The French built their Fort Prudhomme, or Prud'homme, at one of the Chickasaw Bluffs in 1682. René-Robert Cavelier, Sieur de La Salle (1643-87) was a French explorer. In 1682, La Salle led a canoe expedition to explore the Mississippi River basin. The expedition landed to hunt, when one of their members went missing. The armorer Pierre Prudhomme was assumed captured by Chickasaws.

La Salle decided to stay and search for the missing member. La Salle had a stockade built and named it Fort Prudhomme, after their lost man. This was the first structure built by the French in Tennessee. Days later, the missing man found his way back to La Salle. Prudhomme had lost his way while hunting. The expedition reached the mouth of the Mississippi River on April 6, 1682.

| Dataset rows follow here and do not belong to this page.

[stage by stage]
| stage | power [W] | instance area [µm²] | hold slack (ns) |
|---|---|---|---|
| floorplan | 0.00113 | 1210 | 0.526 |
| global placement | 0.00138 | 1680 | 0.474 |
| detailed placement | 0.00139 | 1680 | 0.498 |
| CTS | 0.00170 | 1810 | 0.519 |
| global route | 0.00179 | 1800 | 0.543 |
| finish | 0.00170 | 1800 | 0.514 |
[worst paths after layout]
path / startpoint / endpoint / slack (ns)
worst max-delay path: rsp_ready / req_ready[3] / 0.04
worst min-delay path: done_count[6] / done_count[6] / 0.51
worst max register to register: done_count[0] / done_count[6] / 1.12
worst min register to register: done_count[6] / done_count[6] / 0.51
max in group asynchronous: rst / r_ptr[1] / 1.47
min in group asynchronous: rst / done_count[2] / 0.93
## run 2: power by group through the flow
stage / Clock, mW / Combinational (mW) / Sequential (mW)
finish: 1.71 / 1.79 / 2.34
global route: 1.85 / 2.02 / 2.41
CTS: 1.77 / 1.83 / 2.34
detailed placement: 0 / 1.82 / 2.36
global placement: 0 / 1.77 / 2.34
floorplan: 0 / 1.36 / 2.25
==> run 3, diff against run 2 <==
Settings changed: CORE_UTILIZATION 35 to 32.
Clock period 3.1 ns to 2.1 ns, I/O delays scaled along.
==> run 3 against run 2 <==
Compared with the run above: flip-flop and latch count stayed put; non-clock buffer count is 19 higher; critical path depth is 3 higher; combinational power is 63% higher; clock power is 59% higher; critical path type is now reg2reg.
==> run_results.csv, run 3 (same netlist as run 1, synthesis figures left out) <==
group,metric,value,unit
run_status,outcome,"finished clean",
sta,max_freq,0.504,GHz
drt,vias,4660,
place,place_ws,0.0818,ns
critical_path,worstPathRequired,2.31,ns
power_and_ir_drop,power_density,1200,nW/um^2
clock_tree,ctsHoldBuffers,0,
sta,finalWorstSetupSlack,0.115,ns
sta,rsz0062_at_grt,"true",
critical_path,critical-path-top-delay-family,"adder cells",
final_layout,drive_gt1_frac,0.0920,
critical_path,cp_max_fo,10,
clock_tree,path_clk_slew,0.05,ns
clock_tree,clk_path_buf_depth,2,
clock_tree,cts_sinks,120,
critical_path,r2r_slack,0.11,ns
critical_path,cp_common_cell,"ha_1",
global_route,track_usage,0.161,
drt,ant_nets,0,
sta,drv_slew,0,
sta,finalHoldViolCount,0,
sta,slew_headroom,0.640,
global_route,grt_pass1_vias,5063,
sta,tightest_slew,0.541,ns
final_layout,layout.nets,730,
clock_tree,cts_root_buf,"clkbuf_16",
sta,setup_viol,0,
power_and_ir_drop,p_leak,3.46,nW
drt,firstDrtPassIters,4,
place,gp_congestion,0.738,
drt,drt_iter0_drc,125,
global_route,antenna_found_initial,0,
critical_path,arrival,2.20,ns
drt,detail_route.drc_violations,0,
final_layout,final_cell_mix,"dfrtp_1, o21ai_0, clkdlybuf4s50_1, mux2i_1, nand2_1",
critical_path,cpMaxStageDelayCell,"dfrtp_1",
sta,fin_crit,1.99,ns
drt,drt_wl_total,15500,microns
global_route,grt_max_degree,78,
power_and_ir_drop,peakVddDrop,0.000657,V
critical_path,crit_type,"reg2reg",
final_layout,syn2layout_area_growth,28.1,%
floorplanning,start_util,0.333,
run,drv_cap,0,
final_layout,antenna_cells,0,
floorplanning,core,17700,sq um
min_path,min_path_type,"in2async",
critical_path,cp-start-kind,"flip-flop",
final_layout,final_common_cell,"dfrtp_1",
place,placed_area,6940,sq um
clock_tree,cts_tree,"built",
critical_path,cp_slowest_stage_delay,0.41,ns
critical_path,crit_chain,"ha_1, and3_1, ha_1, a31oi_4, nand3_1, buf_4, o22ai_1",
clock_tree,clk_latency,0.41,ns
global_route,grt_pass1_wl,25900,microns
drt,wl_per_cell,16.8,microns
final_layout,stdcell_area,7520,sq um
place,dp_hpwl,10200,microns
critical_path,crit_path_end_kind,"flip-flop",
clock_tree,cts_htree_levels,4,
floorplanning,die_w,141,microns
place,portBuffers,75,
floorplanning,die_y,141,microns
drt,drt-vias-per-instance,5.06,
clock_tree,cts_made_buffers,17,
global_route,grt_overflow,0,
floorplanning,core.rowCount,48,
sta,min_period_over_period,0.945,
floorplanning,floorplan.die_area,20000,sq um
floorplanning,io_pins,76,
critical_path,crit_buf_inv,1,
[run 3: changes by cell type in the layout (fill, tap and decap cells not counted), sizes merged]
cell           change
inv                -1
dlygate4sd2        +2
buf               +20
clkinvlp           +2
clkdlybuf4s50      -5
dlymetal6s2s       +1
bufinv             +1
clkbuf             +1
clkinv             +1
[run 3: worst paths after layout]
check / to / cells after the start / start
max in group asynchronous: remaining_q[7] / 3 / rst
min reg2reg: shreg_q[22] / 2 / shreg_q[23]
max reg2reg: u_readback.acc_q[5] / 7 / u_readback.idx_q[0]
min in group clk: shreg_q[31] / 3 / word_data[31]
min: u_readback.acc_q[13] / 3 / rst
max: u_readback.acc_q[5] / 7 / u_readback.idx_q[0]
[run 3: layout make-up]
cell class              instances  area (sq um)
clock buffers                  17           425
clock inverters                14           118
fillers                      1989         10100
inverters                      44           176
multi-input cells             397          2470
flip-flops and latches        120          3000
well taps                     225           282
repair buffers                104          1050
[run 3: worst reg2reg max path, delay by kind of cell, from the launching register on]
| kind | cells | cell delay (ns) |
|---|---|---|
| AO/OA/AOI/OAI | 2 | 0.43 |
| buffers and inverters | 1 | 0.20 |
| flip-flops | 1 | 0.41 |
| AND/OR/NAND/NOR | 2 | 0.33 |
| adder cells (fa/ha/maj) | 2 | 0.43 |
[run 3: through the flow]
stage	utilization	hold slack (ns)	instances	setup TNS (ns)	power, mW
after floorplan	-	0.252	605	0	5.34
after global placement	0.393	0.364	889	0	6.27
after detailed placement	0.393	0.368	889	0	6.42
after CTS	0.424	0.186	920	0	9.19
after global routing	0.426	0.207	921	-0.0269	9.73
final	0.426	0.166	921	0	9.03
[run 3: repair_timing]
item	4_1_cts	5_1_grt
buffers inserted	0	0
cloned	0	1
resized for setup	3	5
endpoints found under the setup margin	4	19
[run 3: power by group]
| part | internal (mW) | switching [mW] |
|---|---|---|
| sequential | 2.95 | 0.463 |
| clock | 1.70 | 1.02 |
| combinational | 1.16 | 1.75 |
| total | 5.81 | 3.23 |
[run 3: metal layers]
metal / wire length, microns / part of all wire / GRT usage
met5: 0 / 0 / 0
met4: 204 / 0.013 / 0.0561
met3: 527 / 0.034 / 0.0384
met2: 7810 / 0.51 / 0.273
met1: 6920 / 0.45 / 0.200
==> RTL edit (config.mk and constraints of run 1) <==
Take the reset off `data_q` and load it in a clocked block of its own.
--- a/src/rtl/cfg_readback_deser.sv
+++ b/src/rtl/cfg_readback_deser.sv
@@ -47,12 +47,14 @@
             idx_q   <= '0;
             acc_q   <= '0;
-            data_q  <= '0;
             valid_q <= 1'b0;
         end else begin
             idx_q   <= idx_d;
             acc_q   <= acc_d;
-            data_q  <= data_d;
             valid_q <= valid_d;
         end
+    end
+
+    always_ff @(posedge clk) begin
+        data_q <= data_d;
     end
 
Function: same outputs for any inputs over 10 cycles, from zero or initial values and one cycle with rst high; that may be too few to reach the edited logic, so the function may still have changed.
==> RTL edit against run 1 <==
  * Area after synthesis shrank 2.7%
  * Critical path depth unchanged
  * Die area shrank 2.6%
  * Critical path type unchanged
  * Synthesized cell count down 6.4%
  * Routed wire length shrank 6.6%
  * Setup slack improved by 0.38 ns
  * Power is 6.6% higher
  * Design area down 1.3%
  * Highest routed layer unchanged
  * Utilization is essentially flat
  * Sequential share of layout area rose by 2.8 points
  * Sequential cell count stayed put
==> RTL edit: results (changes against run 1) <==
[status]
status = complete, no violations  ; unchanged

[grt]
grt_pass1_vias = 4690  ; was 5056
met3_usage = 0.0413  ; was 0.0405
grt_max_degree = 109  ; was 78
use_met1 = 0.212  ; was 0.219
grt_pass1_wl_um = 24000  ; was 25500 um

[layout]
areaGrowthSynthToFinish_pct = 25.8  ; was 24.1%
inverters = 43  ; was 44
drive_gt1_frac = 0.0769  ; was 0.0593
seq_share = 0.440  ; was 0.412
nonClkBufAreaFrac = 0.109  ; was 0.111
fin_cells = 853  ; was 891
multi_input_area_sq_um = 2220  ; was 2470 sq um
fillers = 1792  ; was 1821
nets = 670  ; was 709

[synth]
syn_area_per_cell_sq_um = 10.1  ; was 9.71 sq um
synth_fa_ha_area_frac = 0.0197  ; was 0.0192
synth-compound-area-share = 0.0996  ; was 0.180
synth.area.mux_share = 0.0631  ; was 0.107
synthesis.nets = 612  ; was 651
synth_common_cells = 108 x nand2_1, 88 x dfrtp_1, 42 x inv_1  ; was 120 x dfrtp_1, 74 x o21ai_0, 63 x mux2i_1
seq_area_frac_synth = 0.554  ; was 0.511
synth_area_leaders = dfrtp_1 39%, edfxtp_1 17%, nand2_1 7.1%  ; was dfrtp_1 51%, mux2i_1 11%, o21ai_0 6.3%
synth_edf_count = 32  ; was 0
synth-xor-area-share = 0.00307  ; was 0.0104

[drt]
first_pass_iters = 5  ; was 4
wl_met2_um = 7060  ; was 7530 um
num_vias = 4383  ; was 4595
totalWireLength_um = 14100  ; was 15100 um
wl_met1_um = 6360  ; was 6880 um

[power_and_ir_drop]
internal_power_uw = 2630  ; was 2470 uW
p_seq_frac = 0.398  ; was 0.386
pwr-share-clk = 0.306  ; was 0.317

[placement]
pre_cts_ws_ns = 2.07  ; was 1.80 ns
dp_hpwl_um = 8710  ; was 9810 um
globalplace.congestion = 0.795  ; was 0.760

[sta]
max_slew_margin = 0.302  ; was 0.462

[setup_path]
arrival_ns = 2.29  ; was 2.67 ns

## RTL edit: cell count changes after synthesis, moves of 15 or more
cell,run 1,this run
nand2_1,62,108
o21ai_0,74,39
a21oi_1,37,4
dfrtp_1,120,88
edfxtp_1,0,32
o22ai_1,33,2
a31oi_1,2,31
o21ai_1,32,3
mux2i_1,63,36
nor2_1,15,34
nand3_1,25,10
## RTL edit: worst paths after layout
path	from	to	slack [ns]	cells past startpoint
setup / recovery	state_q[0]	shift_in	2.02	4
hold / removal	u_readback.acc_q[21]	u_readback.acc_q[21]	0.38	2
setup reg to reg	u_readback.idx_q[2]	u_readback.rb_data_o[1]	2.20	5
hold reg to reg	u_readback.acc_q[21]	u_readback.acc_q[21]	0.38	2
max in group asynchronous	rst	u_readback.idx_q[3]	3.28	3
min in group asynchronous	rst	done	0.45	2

The exact location of Fort Prudhomme is unknown. Researchers agree that it was located on the Chickasaw Bluff but the site is disputed. Some historians claim that Fort Prudhomme was built on the first Chickasaw Bluff, in modern-day Lauderdale County. The Tennessee Encyclopedia of History and Culture suggests that the fort was constructed on the second Chickasaw Bluff near modern-day Randolph. Other research mentions the third Chickasaw Bluff as the location of the fort, at the border of modern Tipton and Shelby counties. The fourth Chickasaw Bluff in modern Shelby County at Memphis is also supported as a site of Fort Prudhomme.

===American Revolution===
During the American Revolution, the Chickasaw Bluffs were fortified by the British in an attempt to control the Mississippi River. In 1780, Captain Edward Worthington was ordered by George Rogers Clark to occupy the Bluff. Worthington and his Virginia soldiers constructed Fort Jefferson to protect American interests along the Mississippi River. In 1781, Captain Worthington was ordered by General Clark to withdraw his company of soldiers and abandon Fort Jefferson, which was remote and indefensible from continuous Chickasaw attacks.

===Fur trade===
A federal fur trade post was established in 1802. It was removed to Spadra Bluff, Arkansas in 1818.

==In popular culture==
Reference is made to "the Bluff" in Johnny Cash's hit song, "Big River." The lyric's narrator describes his fruitless pursuit of a free-spirited love interest from Saint Paul to Davenport, St. Louis, Memphis, Baton Rouge, and eventually New Orleans. "I found her trail in Memphis," the song relates, "but she just walked up the Bluff / She raised a few eyebrows and she went on down alone." Some internet transcribers incorrectly use the word "block" rather than "bluff," but it is beyond doubt Cash had in mind the "Bluff City's" famous geology in his musical tour of the Mississippi.